> As interesting as these new developments–called “NoSQL databases”–were, though, only bleeding-edge startups and a tiny handful of other dreamers were really taking them seriously.
What is this shit? Seriously, wtf. I mean, sure, Mongo saw a lot of use among the mentally challenged, but a _lot_ of big companies have _big_ NoSQL clusters in production. Hell, according to datastax, a quarter of the Fortune 100 use Cassandra..
> <couple of tweets about how non-AD databases are a bit shit>
> MongoDB is not ACID compliant. Neither is Cassandra. Neither is Riak. Neither is Redis. Etc etc etc.
The fact that C*, riak, etc aren't ACID isn't a point against them; it's a calculated tradeoff. It's only a problem when they are advertised as being ACID, and I'll happily join you in condemning them if they do call themselves ACID when they are not
We are seeing the rise of "NewSQL" (that is, datastores with transactions), but that does _not_ mean the death of NoSQL, and it does _not_ automatically imply superiority to NoSQL. It's about choice, and that is fucking awesome. Stop trying to induce some twisted total ordering on each consistency model. It doesn't exist. As long as a consistency model is clearly documented, accurately implemented (yeah, I know, I can dream), then there is no innate superiority. Stop trying to create one.

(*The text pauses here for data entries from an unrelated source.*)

### config.mk
export PLATFORM = sky130hd
export DESIGN_NAME = booth_mult_seq
export DESIGN_NICKNAME = d
export VERILOG_FILES = /design/src/rtl/booth_mult_seq_pkg.sv /design/src/rtl/booth_mult_seq_pair_decode.sv /design/src/rtl/booth_mult_seq.sv
export SDC_FILE = /design/constraint.sdc
export NUM_CORES = 1
export LEC_CHECK = 0
export ABC_AREA = 1
export ABC_CLOCK_PERIOD_IN_PS = 5600
export CORE_MARGIN = 1
export CORE_UTILIZATION = 55
export CTS_CLUSTER_DIAMETER = 30
export DETAILED_ROUTE_END_ITERATION = 10
export GPL_ROUTABILITY_DRIVEN = 0
export GPL_TIMING_DRIVEN = 0
export PLACE_DENSITY = 0.82
export SLEW_MARGIN = 20
export SYNTH_ARGS = -nofsm -noshare
export SYNTH_HDL_FRONTEND = slang
export SYNTH_HIERARCHICAL = 1
export SYNTH_SLANG_ARGS = --single-unit
### constraint.sdc
create_clock -name CLK -period 5.6 [get_ports CLK]
set_input_delay 1.12 -clock CLK [delete_from_list [all_inputs] [get_ports CLK]]
set_output_delay 1.12 -clock CLK [all_outputs]
set_load 0.005 [all_outputs]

> The fact that [Cassandra], riak, etc aren't ACID isn't a point against them; it's a calculated tradeoff.
Actually, not being ACID is absolutely a point against them.
Riak at least has an good reason: it's eventually consistent. They are getting the advantages of better latency and disconneced-operation.
But, if you look at MongoDB, Cassandra (as it is usually config'ed), and HBase they are actually all strongly consistent. They've already accepted the strong-consistency side of the CAP theorem tradeoff. There is no remaining reason not to have transactions at that point, but they don't. This isn't because of some fundamental tradeoff, it's because making transactions run correctly and fast is really hard and they haven't yet cracked that problem. I bet it's on all of their roadmaps. If and when they add multi-key serializable ACID transactions their products will be purely better for it.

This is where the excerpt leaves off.